Senior Fellow, May to September 2025
University of Wisconsin-Madison

  • since 2021, Martindale-Bascom Professor of Sociology, University of Wisconsin–Madison and Professor of Sociology, University of Wisconsin–Madison
  • 2002 PhD, Sociology, New School for Social Research
  • 1996 MA, Sociology (with distinction), New School for Social Research

Fellow-Projekt: "Populism, Antisemitism, Proteophobia"
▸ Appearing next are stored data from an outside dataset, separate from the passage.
<file path="src/rtl/vx_vec_scoreboard_pkg.sv">
// Shared issue-stage types: scoreboard payload, register index widths
// and the register bank layout (int 0-31, fp 32-63, vector 64-95).
package VX_gpu_pkg;

    localparam int NUM_WARPS    = 4;
    localparam int NUM_REGS     = 96;
    localparam int MAX_GROUP    = 8;
    localparam int NUM_THREADS  = 4;

    localparam int WIS_W   = (NUM_WARPS > 1) ? $clog2(NUM_WARPS) : 1;
    localparam int NR_BITS = $clog2(NUM_REGS);

    localparam int REG_INT_BASE = 0;
    localparam int REG_FP_BASE  = 32;
    localparam int REG_VEC_BASE = 64;

    typedef struct packed {
        logic [31:0]          uuid;
        logic [WIS_W-1:0]     wis;
        logic [NUM_THREADS-1:0] tmask;
        logic [31:0]          PC;
        logic [2:0]           ex_type;
        logic [3:0]           op_type;
        logic [7:0]           op_args;
        logic                 wb;
        logic [NR_BITS-1:0]   rd;
        logic [NR_BITS-1:0]   rs1;
        logic [NR_BITS-1:0]   rs2;
        logic [NR_BITS-1:0]   rs3;
        logic [NR_BITS-1:0]   vd;
        logic [NR_BITS-1:0]   vd_n;
        logic [NR_BITS-1:0]   vs1_n;
        logic [NR_BITS-1:0]   vs2_n;
    } sb_data_t;

    localparam int SB_DATAW = $bits(sb_data_t);

    // A non-zero vd_n marks a vector op whose destination is the vd group.
    function automatic logic is_vector_dest(input logic [NR_BITS-1:0] vd_n);
        return (vd_n != '0);
    endfunction

endpackage

</file>
<file path="src/rtl/vx_vec_scoreboard_if.sv">
// Valid/ready payload channel used both from the instruction buffer and
// towards the operand collector.
interface vx_vec_scoreboard_if;
    import VX_gpu_pkg::*;

    logic     valid;
    sb_data_t data;
    logic     ready;

    modport master (output valid, output data, input  ready);
    modport slave  (input  valid, input  data, output ready);

endinterface

</file>
<file path="src/rtl/vx_reg_group_mask.sv">
// Expands a register group (base, count) into a one-hot-per-register mask.
// Count 0 means one register, counts above MAX_GROUP are clamped, and
// indices past the end of the register file are dropped (no wrap).
module vx_reg_group_mask #(
    parameter int NUM_REGS  = 96,
    parameter int MAX_GROUP = 8,
    parameter int NR_BITS   = 7
) (
    input  logic [NR_BITS-1:0]  base,
    input  logic [NR_BITS-1:0]  n,
    output logic [NUM_REGS-1:0] mask
);

    int unsigned cnt;

    // Clamp the count, then select every register in [base, base+cnt).
    always_comb begin
        if (n == '0) begin
            cnt = 1;
        end else if (32'(n) > MAX_GROUP) begin
            cnt = MAX_GROUP;
        end else begin
            cnt = 32'(n);
        end
        mask = '0;
        for (int unsigned i = 0; i < NUM_REGS; i++) begin
            mask[i] = (i >= 32'(base)) && (i < 32'(base) + cnt);
        end
    end

endmodule

</file>
<file path="src/rtl/vx_vec_scoreboard.sv">
// Issue-stage scoreboard: stages one instruction, holds it while any of its
// source or destination registers has a write pending in its warp, then
// forwards it unchanged. Pending bits are set on issue and cleared by
// writeback releases.
module vx_vec_scoreboard
    import VX_gpu_pkg::*;
#(
    parameter int NUM_WARPS = VX_gpu_pkg::NUM_WARPS,
    parameter int NUM_REGS  = VX_gpu_pkg::NUM_REGS,
    parameter int MAX_GROUP = VX_gpu_pkg::MAX_GROUP
) (
    input  logic                clk,
    input  logic                reset_n,
    vx_vec_scoreboard_if.slave  in_if,
    vx_vec_scoreboard_if.master out_if,
    input  logic                wb_valid,
    input  logic [WIS_W-1:0]    wb_wis,
    input  logic [NR_BITS-1:0]  wb_rd,
    input  logic [NR_BITS-1:0]  wb_rd_n,
    output logic [31:0]         perf_stalls
);

    // x0 is hardwired and never participates in hazards.
    localparam logic [NUM_REGS-1:0] NOT_X0 = ~NUM_REGS'(1);

    logic                stage_valid;
    sb_data_t            stage_data;
    logic [NUM_REGS-1:0] pend [NUM_WARPS];

    logic [NUM_REGS-1:0] rs1_mask, rs2_mask, rs3_mask, dst_raw, rel_mask;
    logic [NUM_REGS-1:0] src_mask, dst_mask, pend_cur;
    logic [NR_BITS-1:0]  dst_base, dst_n;
    logic                hazard, out_fire;

    assign dst_base = is_vector_dest(stage_data.vd_n) ? stage_data.vd   : stage_data.rd;
    assign dst_n    = is_vector_dest(stage_data.vd_n) ? stage_data.vd_n : NR_BITS'(1);

    vx_reg_group_mask #(.NUM_REGS(NUM_REGS), .MAX_GROUP(MAX_GROUP), .NR_BITS(NR_BITS))
        u_rs1 (.base(stage_data.rs1), .n(stage_data.vs1_n), .mask(rs1_mask));
    vx_reg_group_mask #(.NUM_REGS(NUM_REGS), .MAX_GROUP(MAX_GROUP), .NR_BITS(NR_BITS))
        u_rs2 (.base(stage_data.rs2), .n(stage_data.vs2_n), .mask(rs2_mask));
    vx_reg_group_mask #(.NUM_REGS(NUM_REGS), .MAX_GROUP(MAX_GROUP), .NR_BITS(NR_BITS))
        u_rs3 (.base(stage_data.rs3), .n(NR_BITS'(1)), .mask(rs3_mask));
    vx_reg_group_mask #(.NUM_REGS(NUM_REGS), .MAX_GROUP(MAX_GROUP), .NR_BITS(NR_BITS))
        u_dst (.base(dst_base), .n(dst_n), .mask(dst_raw));
    vx_reg_group_mask #(.NUM_REGS(NUM_REGS), .MAX_GROUP(MAX_GROUP), .NR_BITS(NR_BITS))
        u_rel (.base(wb_rd), .n(wb_rd_n), .mask(rel_mask));

    assign src_mask = (rs1_mask | rs2_mask | rs3_mask) & NOT_X0;
    assign dst_mask = stage_data.wb ? (dst_raw & NOT_X0) : '0;

    // Select the pending row of the staged instruction's warp.
    always_comb begin
        pend_cur = '0;
        for (int unsigned w = 0; w < NUM_WARPS; w++) begin
            if (stage_data.wis == WIS_W'(w)) begin
                pend_cur = pend[w];
            end
        end
    end

    assign hazard       = stage_valid && (|((src_mask | dst_mask) & pend_cur));
    assign out_if.valid = stage_valid && !hazard;
    assign out_if.data  = stage_data;
    assign out_fire     = out_if.valid && out_if.ready;
    assign in_if.ready  = !stage_valid || out_fire;

    // Staging register: load on accept, empty on fire without refill.
    always_ff @(posedge clk or negedge reset_n) begin
        if (!reset_n) begin
            stage_valid <= 1'b0;
            stage_data  <= '0;
        end else if (in_if.valid && in_if.ready) begin
            stage_valid <= 1'b1;
            stage_data  <= in_if.data;
        end else if (out_fire) begin
            stage_valid <= 1'b0;
        end
    end

    // Pending table: clear releases, then set issued destinations (set wins).
    always_ff @(posedge clk or negedge reset_n) begin
        if (!reset_n) begin
            for (int unsigned w = 0; w < NUM_WARPS; w++) begin
                pend[w] <= '0;
            end
        end else begin
            for (int unsigned w = 0; w < NUM_WARPS; w++) begin
                pend[w] <= (pend[w] & ~((wb_valid && wb_wis == WIS_W'(w)) ? rel_mask : '0))
                         | ((out_fire && stage_data.wis == WIS_W'(w)) ? dst_mask : '0);
            end
        end
    end

    // Saturating count of cycles spent holding a hazarded instruction.
    always_ff @(posedge clk or negedge reset_n) begin
        if (!reset_n) begin
            perf_stalls <= '0;
        end else if (hazard && perf_stalls != '1) begin
            perf_stalls <= perf_stalls + 32'd1;
        end
    end

endmodule
</file>
<file path="src/flat_wrapper.sv">
// flat-port wrapper written by rule: the top's interface ports become plain ports
module vx_vec_scoreboard_flat import VX_gpu_pkg::*;
#(
    parameter int NUM_WARPS = VX_gpu_pkg::NUM_WARPS,
    parameter int NUM_REGS  = VX_gpu_pkg::NUM_REGS,
    parameter int MAX_GROUP = VX_gpu_pkg::MAX_GROUP
)
  (clk, reset_n, wb_valid, wb_wis, wb_rd, wb_rd_n, perf_stalls, in_if_valid, in_if_data, in_if_ready, out_if_valid, out_if_data, out_if_ready);
  vx_vec_scoreboard_if in_if_i ();
  vx_vec_scoreboard_if out_if_i ();
  input  logic clk;
  input  logic reset_n;
  input  logic wb_valid;
  input  logic [WIS_W-1:0] wb_wis;
  input  logic [NR_BITS-1:0] wb_rd;
  input  logic [NR_BITS-1:0] wb_rd_n;
  output logic [31:0] perf_stalls;
  input wire logic [$bits(in_if_i.valid)-1:0] in_if_valid;
  input wire logic [$bits(in_if_i.data)-1:0] in_if_data;
  output wire logic [$bits(in_if_i.ready)-1:0] in_if_ready;
  output wire logic [$bits(out_if_i.valid)-1:0] out_if_valid;
  output wire logic [$bits(out_if_i.data)-1:0] out_if_data;
  input wire logic [$bits(out_if_i.ready)-1:0] out_if_ready;
  assign in_if_i.valid = in_if_valid;
  assign in_if_i.data = in_if_data;
  assign in_if_ready = in_if_i.ready;
  assign out_if_valid = out_if_i.valid;
  assign out_if_data = out_if_i.data;
  assign out_if_i.ready = out_if_ready;
  vx_vec_scoreboard #(.NUM_WARPS(NUM_WARPS), .NUM_REGS(NUM_REGS), .MAX_GROUP(MAX_GROUP)) u_core (.clk(clk), .reset_n(reset_n), .in_if(in_if_i), .out_if(out_if_i), .wb_valid(wb_valid), .wb_wis(wb_wis), .wb_rd(wb_rd), .wb_rd_n(wb_rd_n), .perf_stalls(perf_stalls));
endmodule
</file>
<file path="config.mk">
export PLATFORM = sky130hd
export DESIGN_NAME = vx_vec_scoreboard_flat
export DESIGN_NICKNAME = d
export VERILOG_FILES = /design/src/rtl/vx_vec_scoreboard_pkg.sv /design/src/rtl/vx_vec_scoreboard_if.sv /design/src/rtl/vx_reg_group_mask.sv /design/src/rtl/vx_vec_scoreboard.sv /design/src/flat_wrapper.sv
export SDC_FILE = /design/constraint.sdc
export NUM_CORES = 2
export LEC_CHECK = 0
export BUFFER_PORTS_ARGS = -buffer_cell sky130_fd_sc_hd__buf_4
export CAP_MARGIN = 10
export CELL_PAD_IN_SITES_DETAIL_PLACEMENT = 1
export CELL_PAD_IN_SITES_GLOBAL_PLACEMENT = 1
export CORE_MARGIN = 4
export CORE_UTILIZATION = 45
export CTS_CLUSTER_SIZE = 20
export DETAILED_ROUTE_END_ITERATION = 16
export PLACE_DENSITY_LB_ADDON = 0.1
export SLEW_MARGIN = 5
export SYNTH_ARGS = -nofsm -noshare
export SYNTH_HDL_FRONTEND = slang
export SYNTH_SLANG_ARGS = --single-unit
</file>
<file path="constraint.sdc">
create_clock -name clk -period 8.2 [get_ports clk]
set_clock_uncertainty 0.1 [all_clocks]
set_input_delay 0.82 -clock clk [delete_from_list [all_inputs] [get_ports clk]]
set_output_delay 0.82 -clock clk [all_outputs]
set_load 0.02 [all_outputs]
</file>
; ---- Word-level counts from Yosys, hierarchy flattened
; Index checks and enable logic that the tools add are counted.
[totals]
inputBits = 163
regBits = 559
[classes]
reduce_logical = 504
bitwise_logic = 16
n_eq_ne = 7
muxes = 25
addsub = 6
order_cmp = 962
[op_table]
columns = op, count
row1 = $lt A6 B32 Y1 const A, 160
row2 = $lt A7 B32 Y1 const A, 159
row3 = $lt A5 B32 Y1 const A, 80
row4 = $lt A4 B32 Y1 const A, 40
row5 = $mux W96, 13
row6 = $ge A6 B7 Y1 const A, 160
row7 = $ge A7 B7 Y1 const A, 160
row8 = $or A96 B96 Y96, 7
row9 = $lt A3 B32 Y1 const A, 20
row10 = $ge A5 B7 Y1 const A, 80
row11 = $logic_and A1 B1 Y1, 492
row12 = $and A96 B96 Y96, 5
row13 = $not A96 Y96, 4
row14 = $lt A2 B32 Y1 const A, 10
row15 = $lt A1 B32 Y1 const A, 9
row16 = $ge A4 B7 Y1 const A, 40
row17 = $ge A3 B7 Y1 const A, 20
row18 = $add A7 B32 Y32, 4
row19 = $reduce_or A96 Y1, 1
row20 = $ge A2 B7 Y1 const A, 10
row21 = $mux W7, 10
row22 = $ge A1 B7 Y1 const A, 9
row23 = $add A32 B1 Y32 const B, 1
row24 = $ne A32 B32 Y1 const B, 1
row25 = 12 further kinds, 25

; ---- Logic depth before layout (Yosys ltp)
[depth]
word_depth = 19
ltp_mapped = 29

; ---- Hierarchy
; Synthesis repeated with hierarchy kept, for this count alone.
[hier_totals]
hier_cells = 4528
area_unflattened_um2 = 38553.2
[modules_own_cells]
columns = module, area_each_um2, cells_per_inst, seq_area_each_um2, instances
row1 = vx_vec_scoreboard, 25949.9, 2497, 13888.3, 1
row2 = vx_reg_group_mask at u_core.u_rs1 ..., 2516.2, 411, 0.0, 3
row3 = vx_reg_group_mask at u_core.u_dst ..., 2527.4, 399, 0.0, 2

; ---- Worst setup path after synthesis
; No wires, ideal clock.
[synth_path]
path_kind = register to register
from = register u_core.stage_data, in the netlist u_core.out_if.data[17]
to = register u_core.stage_data, in the netlist u_core.out_if.data[100]
slack_ns = 1.421
n_path_buf = 8
arrival_time_ns = 6.554
path_stages_with_launch = 29
t_required_ns = 7.975
setup_time_ns = 0.125
cell_sequence = dfrtp_1 -> nor4_1 -> clkbuf_1 -> nand2_1 -> clkbuf_1 -> clkbuf_1 -> clkbuf_1 -> nand2_1 -> nand2_1 -> ha_1 -> fa_1 -> clkbuf_1 -> a21o_1 -> a211oi_2 -> nor2_1 -> buf_2 -> or3_1 -> a31oi_1 -> a31oi_1 -> a2111o_1 -> a2111oi_0 -> nand4_1 -> nor4_2 -> nand3_1 -> nand2_1 -> nand2_1 -> buf_2 -> buf_2 -> mux2_2
[synth_via]
elab_chain_cells = 18
word_cells_on_any_way = 303
cone_classes = 1 x add/sub / 191 x order compare / 5 x mux / 2 x bitwise / 104 x reduce/logical
[synth_rtl]
columns = item, line
row1 = start: declaration, vx_vec_scoreboard.sv:27  ; sb_data_t stage_data;
row2 = start signal: assignment, vx_vec_scoreboard.sv:75  ; stage_data <= in_if.data;
row3 = $reduce_bool A7 Y1, vx_vec_scoreboard_pkg.sv:40  ; return (vd_n != '0);
row4 = $mux W7, vx_vec_scoreboard.sv:36  ; assign dst_n = is_vector_dest(stage_data.vd_n) ? stage_data.vd_n : NR_BITS'(1);
row5 = $gt A7 B4 Y1, vx_reg_group_mask.sv:20  ; end else if (32'(n) > MAX_GROUP) begin
row6 = $mux W7, vx_reg_group_mask.sv:20
row7 = $mux W7, vx_reg_group_mask.sv:18  ; if (n == '0) begin
row8 = $add A7 B32 Y32, vx_reg_group_mask.sv:27  ; mask[i] = (i >= 32'(base)) && (i < 32'(base) + cnt);
row9 = "$lt A1 B32 Y1, or another cell as far along", vx_reg_group_mask.sv:27
row10 = $logic_and A1 B1 Y1, vx_reg_group_mask.sv:27
row11 = [3 not listed], -
row12 = $reduce_or A96 Y1 *, vx_vec_scoreboard.sv:62  ; assign hazard = stage_valid && (|((src_mask | dst_mask) & pend_cur));
row13 = $logic_and A1 B1 Y1 *, vx_vec_scoreboard.sv:62
row14 = $logic_not A1 Y1 *, vx_vec_scoreboard.sv:63  ; assign out_if.valid = stage_valid && !hazard;
row15 = $logic_and A1 B1 Y1 *, vx_vec_scoreboard.sv:63
row16 = $logic_and A1 B1 Y1 *, vx_vec_scoreboard.sv:65  ; assign out_fire = out_if.valid && out_if.ready;
row17 = $logic_or A1 B1 Y1 *, vx_vec_scoreboard.sv:66  ; assign in_if.ready = !stage_valid || out_fire;
row18 = net in_if_ready, flat_wrapper.sv:20  ; output wire logic [$bits(in_if_i.ready)-1:0] in_if_ready;
row19 = $logic_and A1 B1 Y1 *, vx_vec_scoreboard.sv:73  ; end else if (in_if.valid && in_if.ready) begin
; The timed path passes the listed nets; every way through them passes the cells marked *.
; A chain may end at the register's enable or synchronous reset.

; ---- Worst setup path in the final report
[layout_path]
from = register u_core.stage_data, in the netlist u_core.out_if.data[17]
to = output in_if_ready
[layout_via]
elab_chain_cells = 17
word_cells_on_any_way = 302
cone_classes = 1 x add/sub / 191 x order compare / 5 x mux / 2 x bitwise / 103 x reduce/logical
[layout_rtl]
columns = item, line
row1 = $reduce_bool A7 Y1, vx_vec_scoreboard_pkg.sv:40
row2 = $mux W7, vx_vec_scoreboard.sv:36
row3 = $gt A7 B4 Y1, vx_reg_group_mask.sv:20
row4 = $mux W7, vx_reg_group_mask.sv:20
row5 = $mux W7, vx_reg_group_mask.sv:18
row6 = $add A7 B32 Y32, vx_reg_group_mask.sv:27
row7 = "$lt A1 B32 Y1, or another cell as far along", vx_reg_group_mask.sv:27
row8 = $logic_and A1 B1 Y1, vx_reg_group_mask.sv:27
row9 = $mux W96 *, vx_vec_scoreboard.sv:50  ; assign dst_mask = stage_data.wb ? (dst_raw & NOT_X0) : '0;
row10 = $or A96 B96 Y96 *, vx_vec_scoreboard.sv:62
row11 = $and A96 B96 Y96 *, vx_vec_scoreboard.sv:62
row12 = $reduce_or A96 Y1 *, vx_vec_scoreboard.sv:62
row13 = $logic_and A1 B1 Y1 *, vx_vec_scoreboard.sv:62
row14 = $logic_not A1 Y1 *, vx_vec_scoreboard.sv:63
row15 = $logic_and A1 B1 Y1 *, vx_vec_scoreboard.sv:63
row16 = $logic_and A1 B1 Y1 *, vx_vec_scoreboard.sv:65
row17 = $logic_or A1 B1 Y1 *, vx_vec_scoreboard.sv:66
row18 = end: declaration, flat_wrapper.sv:20
; Mark *: on every way between the ends. The rest lies on a longest branch, timed or not.

==> flow_summary.toml <==
[clock_network]
cts_tree = "yes"
path_clk_slew_ns = 0.06
clockBufferDepth = 3
clock-root-buffer = "clkbuf_16"
clkSinkCount = 555
cts_made_buffers = 60
clock_latency_ns = 0.71
htreeDepth = 2

[yosys]
synthCells = 4287
ys_seq_area_frac = 0.372
syn_area_um2 = 37300
netlist_top_cells_area = "dfrtp_1 37%, o21ai_0 13%, mux4_2 5.7%"
yosys_warnings = 0
synth-edff-count = 0
yosysTopAreaCellShare = 0.372
syn_avg_cell_area_um2 = 8.71
async_flop_share = 1.00
yosys.cell_types.count = 97
yosysTopAreaCell = "dfrtp_1"
synth_top_flop_cell = "dfrtp_1"
ys_ff_latch = 555

[worst_setup_path]
cp_data_arrival_time_ns = 7.09
crit_chain = "nor4_2 > inv_2 > nor2_4 > mux2_2 > ha_1 > buf_4 > nor2_1 > nor3b_2 > nor4_1 > o221ai_1 > o21ai_0 > o31a_1 > a2111oi_0 > nand4_1 > nor4_2 > buf_4 > nand3_1 > nand2_1 > buf_4"
max_stage_delay_ns = 0.72
crit_top_cell = "buf_4"
worstSetupPathType = "flip-flop to output pin"
crit_path_end_kind = "output pin"
start_kind = "flip-flop"
cp_slowest_cell = "o221ai_1"
worstPathRequired_ns = 7.28
path_delay_family = "simple AND/OR/NAND/NOR gates"
cp.buffers_inverters = 4
critPathMaxFanout = 15

[layout]
final_cell_mix = "987 x o21ai_0, 553 x dfrtp_1, 523 x buf_4"
final_common_cell = "o21ai_0"
nets = 4728
area_growth_syn_to_layout_pct = 16.9
design_area_um2 = 43700
final_layout_size_suffix_gt1_frac = 0.222

[sta]
slew_headroom = 0.127
max_freq_mhz = 125
tns_ns = 0
finalCritPeriodShare = 0.977
hold_viol_final = 0
worst_pin_slew_ns = 1.30
slew_violations = 0
fin_crit_ns = 8.01
setup_viol = 0
grt_setup_unrepaired = "no"

[hold_path]
hold_class = "primary input to async pin"

[routing]
dr.first_iter.drc_count = 5828
first_pass_iters = 6
ant_nets = 0
drc = 0
routed_via_density = 7.30
wire_per_inst_um = 36.7
vias = 41300
routed_wl_um = 208000

[placement]
portBuffers = 338
finalWeightedCongestion = 1.14
placement.cell_area_um2 = 41400
dp_hpwl_um = 154000

[global_routing]
grt_max_degree = 169
grt_pass1_wl_um = 293000
grt-ovfl-total = 0
grt_usage = 0.457
grt_antenna_before_repair = 17
grt_pass1_vias = 40200

[die]
fp.dieArea_um2 = 87600
die_height_um = 296
coreArea_um2 = 82100
num_rows = 105
start_util = 0.455
top_level_ports = 339
chipWidth_um = 296

[status]
status = "completed"

[flow_run]
maxCapViolCount = 0
==> path summary, 6_finish.rpt <==
path	startpoint	end	slack, ns	depth (start not counted)
setup / recovery	u_core.out_if.data[17]$_DFFE_PN0P_	in_if_ready	0.19	19
hold / removal	reset_n	u_core.perf_stalls[2]$_DFFE_PN0P_	0.04	1
setup reg to reg	u_core.out_if.data[17]$_DFFE_PN0P_	u_core.out_if.data[113]$_DFFE_PN0P_	0.67	23
hold reg to reg	u_core.perf_stalls[8]$_DFFE_PN0P_	u_core.perf_stalls[8]$_DFFE_PN0P_	0.40	1
max in group asynchronous	reset_n	u_core.pend[75]$_DFF_PN0_	6.46	2
min in group clk	in_if_valid	u_core.stage_valid$_DFFE_PN0P_	0.26	2
==> repair_timing <==
action	in CTS	in global routing
pin swaps	0	5
hold buffers	0	0
setup buffers	0	9
endpoints found under the hold margin	0	0
endpoints found under the setup margin	2	2
gates resized for setup	2	11
==> worst reg2reg max path: cells and delay by family (launching register included) <==
| family | cells | cell delay (ns) |
|---|---|---|
| mux | 3 | 1.42 |
| simple gates | 8 | 1.51 |
| buf+inv | 5 | 0.97 |
| fa+ha+maj | 1 | 0.31 |
| flops | 1 | 0.41 |
| compound gates | 6 | 2.70 |
==> flip-flops by register name, summed over array words and instances (netlist names) <==
| name | flops |
|---|---|
| u_core.stage_valid | 1 |
| u_core.out_if.data | 142 |
| u_core.pend | 380 |
| u_core.perf_stalls | 32 |
==> cells by family (layout without fill, tap and decap cells) <==
| kind of cell | after synthesis | count (layout) | synth area share |
|---|---|---|---|
| buffers and inverters | 435 | 713 | 0.0468 |
| AND/OR/NAND/NOR | 1085 | 1085 | 0.142 |
| flip-flops | 555 | 555 | 0.372 |
| adder cells (fa/ha/maj) | 37 | 37 | 0.0132 |
| AO/OA/AOI/OAI | 1864 | 1864 | 0.308 |
| other | 1 | 18 | 0.000100 |
| XOR/XNOR | 62 | 62 | 0.0147 |
| multiplexers | 248 | 248 | 0.103 |
==> synthesized netlist by cell type (38+ instances only) <==
| library cell | instances |
|---|---|
| nand2b_1 | 42 |
| mux4_2 | 95 |
| o21ai_0 | 992 |
| nand2_1 | 299 |
| nand4_1 | 53 |
| dfrtp_1 | 555 |
| nor2_1 | 250 |
| clkbuf_1 | 300 |
| a21oi_1 | 182 |
| nand3_1 | 118 |
| nor3_1 | 76 |
| o211ai_1 | 109 |
| buf_2 | 38 |
| a211oi_1 | 48 |
| o21ai_2 | 49 |
| a31oi_1 | 56 |
| xnor2_1 | 46 |
| mux2_2 | 147 |
| inv_1 | 62 |
| and2_1 | 47 |
| and3_1 | 41 |
==> through the flow <==
stage	util	hold slack, ns	instances	worst slack, ns
6_report	0.532	0.0400	5652	0.192
5_1_grt	0.531	0.0876	5646	0.00633
4_1_cts	0.530	0.0732	5637	0.0236
3_5_place_dp	0.505	0.388	5527	0.422
3_3_place_gp	0.505	0.381	5527	0.756
2_1_floorplan	-	0.364	4298	1.42
==> cell type report <==
type / count / area (µm²)
fillers: 9555 / 38500
multi-input cells: 3308 / 21900
flip-flops and latches: 555 / 13900
repair buffers: 536 / 4180
clock buffers: 87 / 1700
well taps: 1070 / 1340
clock inverters: 23 / 369
inverters: 67 / 251
diodes: 6 / 15.0
==> per-layer routing <==
metal,part of all wire,track usage,up-vias
met4,0.085,0.299,18
li1,-,-,16700
met1,0.36,0.571,20800
met2,0.43,0.672,2928
met3,0.12,0.158,805
met5,0.0015,0.0157,-
Power is not shown: default switching activity piles up to over one toggle a cycle in this logic, so the estimate is an artifact.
My current research project examines what the sociologist Lawrence Bobo calls “antiminority populism” in light of classical and contemporary social theory. On the one hand, this project aims to clarify the social bases of right-wing populism, especially in the US context, but always with a comparative perspective in mind. My recently published work turns to critical and psychoanalytic theory to understand the political appeal of Donald Trump in the US and analyzes survey data to understand the social bases of rightwing populism in the United States at the state level (Wisconsin). Another paper (not yet published) distinguishes and tests three different theories that attribute Trump’s political success, respectively, to economic grievances among the white working class, alienation from political institutions, or what the political scientist Rogers Smith calls “ascriptive Americanism” in American political culture. On the other hand, my current research project extends an older researcher agenda on the sociology of antisemitism by investigating the relationship between antiminority populism and antisemitism. A recently published article applies the sociologist Jeffrey C. Alexander’s civil sphere theory to explain the current resurgence of antisemitism in the US. Another paper (not yet published) reinterprets the doctrine of cultural pluralism developed by the American-Jewish social and political theorist Horace M. Kallen. Yet another paper in progress explores the relationship between contemporary populism and contemporary antisemitism. Drawing on scholarship by Chantal Mouffe and Ernesto Laclau, among others others, it seeks to elucidate the internal symbolic structure and binary logic of populism as a cultural formation. Drawing on the work of the sociologist Zygmunt Bauman, it conceptualizes historical and contemporary antisemitism as a form of proteophobia: not resentment of what is different (as in most forms of racism and xenophobia), but rather resentment of “something or someone that does not fit the structure of the orderly world, does not fall easily into any of the established categories.”
Following Bauman’s assertion that “the conceptual Jew … has been located astride virtually every barricade erected by the successive conflicts that tore apart the Western society at its various stages and in various dimensions,” the paper aims to show how this remains true in the current populist Zeitgeist.